アルの想い2
「リズ姉……リザリスには、僕の隣に居て欲しいと思っています。今だけでなく、これからも、ガルバルド・アルス・ドラコーンの生涯の「待った!」」
突然ドルドラ卿が言葉を遮った。
「その先を聞いて良いのは儂ではない、最初に言うべき相手は儂ではなかろう?」
気がつくと、僕の後ろにはお茶を持ってきたリズ姉が立っていた。緊張しすぎて、ノックの音にも気が付かなかったらしい。
少し体を震わせ、緊張して立っているリズ姉。
僕は席を立ち、リズ姉の前に並ぶと、マジックバックからある物を取り出した。
そして、リザリスの前に片膝立ちになり、取り出したアースドラゴンの魔石を胸の前に上げる。
僕の喉も緊張でカラカラになっている。ゴクリと唾を飲み、やっとの思いで言葉を紡ぎ出す。

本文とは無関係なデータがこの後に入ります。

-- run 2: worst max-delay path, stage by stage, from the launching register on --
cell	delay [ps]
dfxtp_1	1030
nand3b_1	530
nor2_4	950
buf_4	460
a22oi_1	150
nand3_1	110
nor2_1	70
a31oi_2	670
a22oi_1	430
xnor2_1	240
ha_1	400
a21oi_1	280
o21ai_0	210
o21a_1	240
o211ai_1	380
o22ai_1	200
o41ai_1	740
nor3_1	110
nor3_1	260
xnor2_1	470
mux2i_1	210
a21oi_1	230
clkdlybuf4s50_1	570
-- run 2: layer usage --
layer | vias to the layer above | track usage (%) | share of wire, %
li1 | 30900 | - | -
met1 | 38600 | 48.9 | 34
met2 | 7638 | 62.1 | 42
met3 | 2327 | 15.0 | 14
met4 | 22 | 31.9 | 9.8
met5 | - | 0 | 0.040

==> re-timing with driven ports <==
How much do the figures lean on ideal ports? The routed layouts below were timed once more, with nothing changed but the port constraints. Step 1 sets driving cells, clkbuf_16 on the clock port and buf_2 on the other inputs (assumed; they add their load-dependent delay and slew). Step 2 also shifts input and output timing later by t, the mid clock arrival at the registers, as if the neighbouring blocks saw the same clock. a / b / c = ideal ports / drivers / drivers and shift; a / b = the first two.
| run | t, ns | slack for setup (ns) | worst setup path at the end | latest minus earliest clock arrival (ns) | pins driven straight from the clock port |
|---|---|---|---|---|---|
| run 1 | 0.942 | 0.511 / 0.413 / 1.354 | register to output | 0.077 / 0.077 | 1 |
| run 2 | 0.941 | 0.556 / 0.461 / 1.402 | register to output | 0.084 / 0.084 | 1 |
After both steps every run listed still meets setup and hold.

「太陽の神がその輝きを隠そうとも、私は貴女の光を見つけ出すでしょう。月の女神が夜の帳に身を潜めても、貴女の柔らかな輝きが私を導いてくれるでしょう。時にはパンを分け合い、一杯のワインを二人で飲む日が続いても。幾久しく恒久の時を貴女と共にありたいと願う。リザリス・シュットガルド嬢、私の生涯の伴侶になって頂けませんか?」
リザリスの瞳からは綺麗な雫が溢れ、か細く「はい」と、聞き逃しそうなほど小さな声が聞こえた。
立ち上がって、魔石を手渡しリザリスを抱きしめる。
パチパチパチパチ
優しい瞳で二人を見守るドルドラ卿。
「ドラコーン王の伝記だな……ならば。『二人の婚約、この儂が見届け人となった。もし異議を申し立てる者があれば儂に言ってくるが良い、全員ぶっ飛ばしてやる』どうだ?」
「お祖父様、今ここには二人以外誰もおりません。異議する者も居ませんよ」
「良いのだ、これも様式美というものさ」
ドルドラ卿が近寄って、リザリスの持つ魔石をジッと見る。
「これは、アースドラゴンの魔石か?」
魔石を持つリズ姉の体がビクッとする。
「そうです。以前、ジョーカーに飛ばされた六十層で倒した、アースドラゴンの赤の特大魔石です」
「こんな物を貰う女性は、初代ドラコーン王の王妃リスティ以外では初めてでは無いのか?」
「そうなの? リズ姉?」
ドルドラ卿と二人で魔石をツンツンしながらリズ姉にたずねる。
「二人とも気軽に魔石を触り過ぎだ! これは私が貰った物だからな。気安く触るのではない! それからアル! 今後はリズ姉呼びは禁止だ! ちゃんとリザリスと呼んで欲しい」
そう言うと、魔石を僕に渡してマジックバックに戻させた。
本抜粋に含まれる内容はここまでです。